--- START ---

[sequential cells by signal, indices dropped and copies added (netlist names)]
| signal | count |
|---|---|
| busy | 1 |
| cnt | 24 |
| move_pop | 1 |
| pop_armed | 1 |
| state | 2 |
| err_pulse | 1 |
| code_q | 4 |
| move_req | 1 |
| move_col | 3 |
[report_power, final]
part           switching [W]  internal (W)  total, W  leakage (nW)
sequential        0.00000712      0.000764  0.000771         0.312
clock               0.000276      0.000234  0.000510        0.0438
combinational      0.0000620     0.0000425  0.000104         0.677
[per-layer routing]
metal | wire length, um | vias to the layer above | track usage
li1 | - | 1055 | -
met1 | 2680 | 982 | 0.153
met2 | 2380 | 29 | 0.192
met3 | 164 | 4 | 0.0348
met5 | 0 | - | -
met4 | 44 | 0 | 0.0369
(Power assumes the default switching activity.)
$ cat src/rtl/logic_gates_pkg.sv
// logic_gates_pkg: shared states, vector table and reference results for the gate-unit sweep
package logic_gates_pkg;
  typedef logic [1:0] state_t;
  localparam state_t S_IDLE   = 2'd0;
  localparam state_t S_SETTLE = 2'd1;
  localparam state_t S_SAMPLE = 2'd2;
  localparam state_t S_DONE   = 2'd3;
  localparam int NUM_VEC = 4;
  // {A,B} per vector index, vector 0 in the low pair: v0=00, v1=10, v2=01, v3=11
  localparam logic [2*NUM_VEC-1:0] VEC_AB = 8'b11_01_10_00;
  function automatic logic [1:0] vec_ab(input logic [1:0] v);
    return VEC_AB[2*v +: 2];
  endfunction
  // {and, or, not} a healthy gate unit produces for inputs a, b
  function automatic logic [2:0] exp_gates(input logic a, input logic b);
    return {a & b, a | b, ~a};
  endfunction
endpackage

$ cat src/rtl/dwell_counter.sv
// dwell_counter: loadable down-counter that flags the final settle cycle
module dwell_counter #(
  parameter int W = 8
) (
  input  logic         clk,
  input  logic         rst_n,
  input  logic         load,
  input  logic         en,
  input  logic [W-1:0] load_val,
  output logic         last
);
  logic [W-1:0] count_q, count_d;
  // load beats decrement; the count parks at zero so a stray enable never wraps
  always_comb count_d = load ? load_val : (en && count_q != '0) ? count_q - 1'b1 : count_q;
  // count register
  always_ff @(posedge clk or negedge rst_n)
    if (!rst_n) count_q <= '0;
    else count_q <= count_d;
  assign last = (count_q == W'(1));
endmodule

$ cat src/rtl/logic_gates_sweep_ctrl.sv
// logic_gates_sweep_ctrl: drives a gate unit through all four input vectors and checks its outputs
module logic_gates_sweep_ctrl
  import logic_gates_pkg::*;
#(
  parameter int DWELL   = 4,
  parameter int DWELL_W = 8
) (
  input  logic       iClk,
  input  logic       iRst_n,
  input  logic       iStart,
  input  logic       iAbort,
  output logic       oA,
  output logic       oB,
  input  logic       iAnd,
  input  logic       iOr,
  input  logic       iNot,
  output logic       oBusy,
  output logic       oDone,
  output logic       oPass,
  output logic [2:0] oErrCnt,
  output logic [3:0] oFailMask,
  output logic [1:0] oVec
);
  localparam logic [DWELL_W-1:0] DWELL_V = DWELL_W'(DWELL);
  // with no settle time a vector goes straight to its sample cycle
  localparam state_t S_RUN = (DWELL == 0) ? S_SAMPLE : S_SETTLE;

  state_t     state_q, state_d;
  logic [1:0] vec_q, vec_d;
  logic       a_q, a_d, b_q, b_d;
  logic       busy_q, busy_d, done_q, done_d, pass_q, pass_d;
  logic [2:0] err_q, err_d;
  logic [3:0] mask_q, mask_d;
  logic [1:0] ab_cur;
  logic       miss, cnt_load, cnt_en, cnt_last;

  assign ab_cur = vec_ab(vec_q);
  assign miss   = {iAnd, iOr, iNot} != exp_gates(ab_cur[1], ab_cur[0]);
  assign cnt_en = (state_q == S_SETTLE);

  dwell_counter #(.W(DWELL_W)) u_dwell (
    .clk      (iClk),
    .rst_n    (iRst_n),
    .load     (cnt_load),
    .en       (cnt_en),
    .load_val (DWELL_V),
    .last     (cnt_last)
  );

  // sweep sequencing: start, settle countdown, sample/compare, done pulse, abort
  always_comb begin
    state_d  = state_q;
    vec_d    = vec_q;
    busy_d   = busy_q;
    done_d   = 1'b0;
    pass_d   = pass_q;
    err_d    = err_q;
    mask_d   = mask_q;
    cnt_load = 1'b0;
    if (state_q == S_IDLE) begin
      if (iStart && !iAbort) begin
        state_d  = S_RUN;
        vec_d    = 2'd0;
        busy_d   = 1'b1;
        pass_d   = 1'b0;
        err_d    = 3'd0;
        mask_d   = 4'd0;
        cnt_load = 1'b1;
      end
    end else if (iAbort) begin
      state_d = S_IDLE;
      vec_d   = 2'd0;
      busy_d  = 1'b0;
      pass_d  = 1'b0;
    end else if (state_q == S_SETTLE) begin
      state_d = cnt_last ? S_SAMPLE : S_SETTLE;
    end else if (state_q == S_SAMPLE) begin
      if (miss) begin
        mask_d[vec_q] = 1'b1;
        err_d         = err_q + 3'd1;
      end
      if (vec_q == 2'(NUM_VEC - 1)) begin
        state_d = S_DONE;
        done_d  = 1'b1;
        busy_d  = 1'b0;
        pass_d  = !miss && err_q == 3'd0;
      end else begin
        state_d  = S_RUN;
        vec_d    = vec_q + 2'd1;
        cnt_load = 1'b1;
      end
    end else begin
      state_d = S_IDLE;
      vec_d   = 2'd0;
    end
  end

  // the gate unit only sees a vector while settling or sampling
  always_comb {a_d, b_d} = (state_d == S_SETTLE || state_d == S_SAMPLE) ? vec_ab(vec_d) : 2'b00;

  // all outputs come straight from these registers
  always_ff @(posedge iClk or negedge iRst_n)
    if (!iRst_n) begin
      state_q <= S_IDLE;
      vec_q   <= 2'd0;
      a_q     <= 1'b0;
      b_q     <= 1'b0;
      busy_q  <= 1'b0;
      done_q  <= 1'b0;
      pass_q  <= 1'b0;
      err_q   <= 3'd0;
      mask_q  <= 4'd0;
    end else begin
      state_q <= state_d;
      vec_q   <= vec_d;
      a_q     <= a_d;
      b_q     <= b_d;
      busy_q  <= busy_d;
      done_q  <= done_d;
      pass_q  <= pass_d;
      err_q   <= err_d;
      mask_q  <= mask_d;
    end

  assign oA        = a_q;
  assign oB        = b_q;
  assign oBusy     = busy_q;
  assign oDone     = done_q;
  assign oPass     = pass_q;
  assign oErrCnt   = err_q;
  assign oFailMask = mask_q;
  assign oVec      = vec_q;
endmodule
[src/rtl/ann_io_stream_bridge.sv]
// Stream bridge between the narrow pin FIFO handshake and the wide ANN core datapath.
// Optional feature macro: ANN_IO_LOOPBACK_EN adds loopback_en, which routes packed words straight to the output FIFO.
module ann_io_stream_bridge #(
  parameter int DATA_W    = 11,
  parameter int PACK      = 2,
  parameter int IN_DEPTH  = 8,
  parameter int OUT_DEPTH = 8
) (
  input  logic                   io_clk,
  input  logic                   io_rst_n,
  input  logic                   flush,
`ifdef ANN_IO_LOOPBACK_EN
  input  logic                   loopback_en,
`endif
  input  logic                   in_fifo_wenq,
  input  logic [DATA_W-1:0]      in_fifo_wdata,
  output logic                   in_fifo_wfull_n,
  output logic                   core_rd_valid,
  output logic [DATA_W*PACK-1:0] core_rd_data,
  input  logic                   core_rd_ready,
  input  logic                   core_wr_valid,
  input  logic [DATA_W*PACK-1:0] core_wr_data,
  output logic                   core_wr_ready,
  input  logic                   out_fifo_deq,
  output logic [DATA_W-1:0]      out_fifo_rdata,
  output logic                   out_fifo_rempty_n,
  output logic                   overflow,
  output logic                   underflow
);

  localparam int CORE_W = DATA_W * PACK;
  localparam int CNT_W  = (PACK > 1) ? $clog2(PACK) : 1;
  localparam int IAW    = $clog2(IN_DEPTH);
  localparam int OAW    = $clog2(OUT_DEPTH);
  localparam logic [CNT_W-1:0] LAST = CNT_W'(PACK - 1);

  logic lb;
`ifdef ANN_IO_LOOPBACK_EN
  assign lb = loopback_en;
`else
  assign lb = 1'b0;
`endif

  // ---------------- packer ----------------
  logic [CNT_W-1:0]  pack_cnt;
  logic [CORE_W-1:0] pack_buf;
  logic [CORE_W-1:0] pack_word;
  logic              pack_last;
  logic              enq_ok;
  logic              pack_done;
  logic              in_push;
  logic              lb_push;

  // input FIFO state
  logic [CORE_W-1:0] in_mem [IN_DEPTH];
  logic [IAW:0]      in_wr;
  logic [IAW:0]      in_rd;
  logic              in_empty;
  logic              in_full;
  logic              in_pop;

  // output FIFO state
  logic [CORE_W-1:0] out_mem [OUT_DEPTH];
  logic [OAW:0]      out_wr;
  logic [OAW:0]      out_rd;
  logic              out_empty;
  logic              out_full;
  logic              out_push;
  logic              out_pop;
  logic [CORE_W-1:0] out_wdata;
  logic [CNT_W-1:0]  unpack_cnt;
  logic              unpack_last;
  logic              deq_ok;
  logic [CORE_W-1:0] out_head;

  assign pack_last = (pack_cnt == LAST);
  // Only registered occupancy is used, so a same-cycle core pop never raises wfull_n.
  assign in_fifo_wfull_n = !(pack_last && (in_full || (lb && out_full)));
  assign enq_ok    = in_fifo_wenq && in_fifo_wfull_n;
  assign pack_done = enq_ok && pack_last;
  assign in_push   = pack_done && !lb;
  assign lb_push   = pack_done && lb;

  always_comb begin
    pack_word = pack_buf;
    pack_word[int'(pack_cnt)*DATA_W +: DATA_W] = in_fifo_wdata;
  end

  always_ff @(posedge io_clk or negedge io_rst_n) begin
    if (!io_rst_n) begin
      pack_cnt <= '0;
      pack_buf <= '0;
    end else if (flush) begin
      pack_cnt <= '0;
      pack_buf <= '0;
    end else if (enq_ok) begin
      pack_buf <= pack_word;
      pack_cnt <= pack_last ? '0 : pack_cnt + CNT_W'(1);
    end
  end

  // ---------------- input FIFO ----------------
  assign in_empty      = (in_wr == in_rd);
  assign in_full       = (in_wr[IAW] != in_rd[IAW]) && (in_wr[IAW-1:0] == in_rd[IAW-1:0]);
  assign core_rd_valid = !in_empty && !lb;
  assign in_pop        = core_rd_valid && core_rd_ready;
  assign core_rd_data  = core_rd_valid ? in_mem[in_rd[IAW-1:0]] : '0;

  always_ff @(posedge io_clk or negedge io_rst_n) begin
    if (!io_rst_n) begin
      in_wr <= '0;
      in_rd <= '0;
    end else if (flush) begin
      in_wr <= '0;
      in_rd <= '0;
    end else begin
      if (in_push) in_wr <= in_wr + 1'b1;
      if (in_pop)  in_rd <= in_rd + 1'b1;
    end
  end

  always_ff @(posedge io_clk) begin
    if (in_push) in_mem[in_wr[IAW-1:0]] <= pack_word;
  end

  // ---------------- output FIFO and unpacker ----------------
  assign out_empty   = (out_wr == out_rd);
  assign out_full    = (out_wr[OAW] != out_rd[OAW]) && (out_wr[OAW-1:0] == out_rd[OAW-1:0]);
  assign core_wr_ready = !out_full;
  assign unpack_last = (unpack_cnt == LAST);
  assign deq_ok      = out_fifo_deq && !out_empty;
  assign out_pop     = deq_ok && unpack_last;
  // A push into a full FIFO still lands when the last pin word of the head leaves the same cycle.
  assign out_push    = ((core_wr_valid && !lb) || lb_push) && (!out_full || out_pop);
  assign out_wdata   = lb ? pack_word : core_wr_data;

  assign out_fifo_rempty_n = !out_empty;
  assign out_head          = out_mem[out_rd[OAW-1:0]];
  assign out_fifo_rdata    = out_empty ? '0 : out_head[int'(unpack_cnt)*DATA_W +: DATA_W];

  always_ff @(posedge io_clk or negedge io_rst_n) begin
    if (!io_rst_n) begin
      out_wr     <= '0;
      out_rd     <= '0;
      unpack_cnt <= '0;
    end else if (flush) begin
      out_wr     <= '0;
      out_rd     <= '0;
      unpack_cnt <= '0;
    end else begin
      if (out_push) out_wr <= out_wr + 1'b1;
      if (out_pop)  out_rd <= out_rd + 1'b1;
      if (deq_ok)   unpack_cnt <= unpack_last ? '0 : unpack_cnt + CNT_W'(1);
    end
  end

  always_ff @(posedge io_clk) begin
    if (out_push) out_mem[out_wr[OAW-1:0]] <= out_wdata;
  end

  // ---------------- sticky error flags ----------------
  always_ff @(posedge io_clk or negedge io_rst_n) begin
    if (!io_rst_n) begin
      overflow  <= 1'b0;
      underflow <= 1'b0;
    end else if (flush) begin
      overflow  <= 1'b0;
      underflow <= 1'b0;
    end else begin
      if (in_fifo_wenq && !in_fifo_wfull_n) overflow  <= 1'b1;
      if (out_fifo_deq && out_empty)        underflow <= 1'b1;
    end
  end

endmodule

--- END ---

=== BRIEF ===
Please return every line from the first one in the records above down to the line containing "localparam int NUM_VEC = 4;", including both, exactly as written and nothing more.

=== SOLUTION TO THE PROBLEM ===
[sequential cells by signal, indices dropped and copies added (netlist names)]
| signal | count |
|---|---|
| busy | 1 |
| cnt | 24 |
| move_pop | 1 |
| pop_armed | 1 |
| state | 2 |
| err_pulse | 1 |
| code_q | 4 |
| move_req | 1 |
| move_col | 3 |
[report_power, final]
part           switching [W]  internal (W)  total, W  leakage (nW)
sequential        0.00000712      0.000764  0.000771         0.312
clock               0.000276      0.000234  0.000510        0.0438
combinational      0.0000620     0.0000425  0.000104         0.677
[per-layer routing]
metal | wire length, um | vias to the layer above | track usage
li1 | - | 1055 | -
met1 | 2680 | 982 | 0.153
met2 | 2380 | 29 | 0.192
met3 | 164 | 4 | 0.0348
met5 | 0 | - | -
met4 | 44 | 0 | 0.0369
(Power assumes the default switching activity.)
$ cat src/rtl/logic_gates_pkg.sv
// logic_gates_pkg: shared states, vector table and reference results for the gate-unit sweep
package logic_gates_pkg;
  typedef logic [1:0] state_t;
  localparam state_t S_IDLE   = 2'd0;
  localparam state_t S_SETTLE = 2'd1;
  localparam state_t S_SAMPLE = 2'd2;
  localparam state_t S_DONE   = 2'd3;
  localparam int NUM_VEC = 4;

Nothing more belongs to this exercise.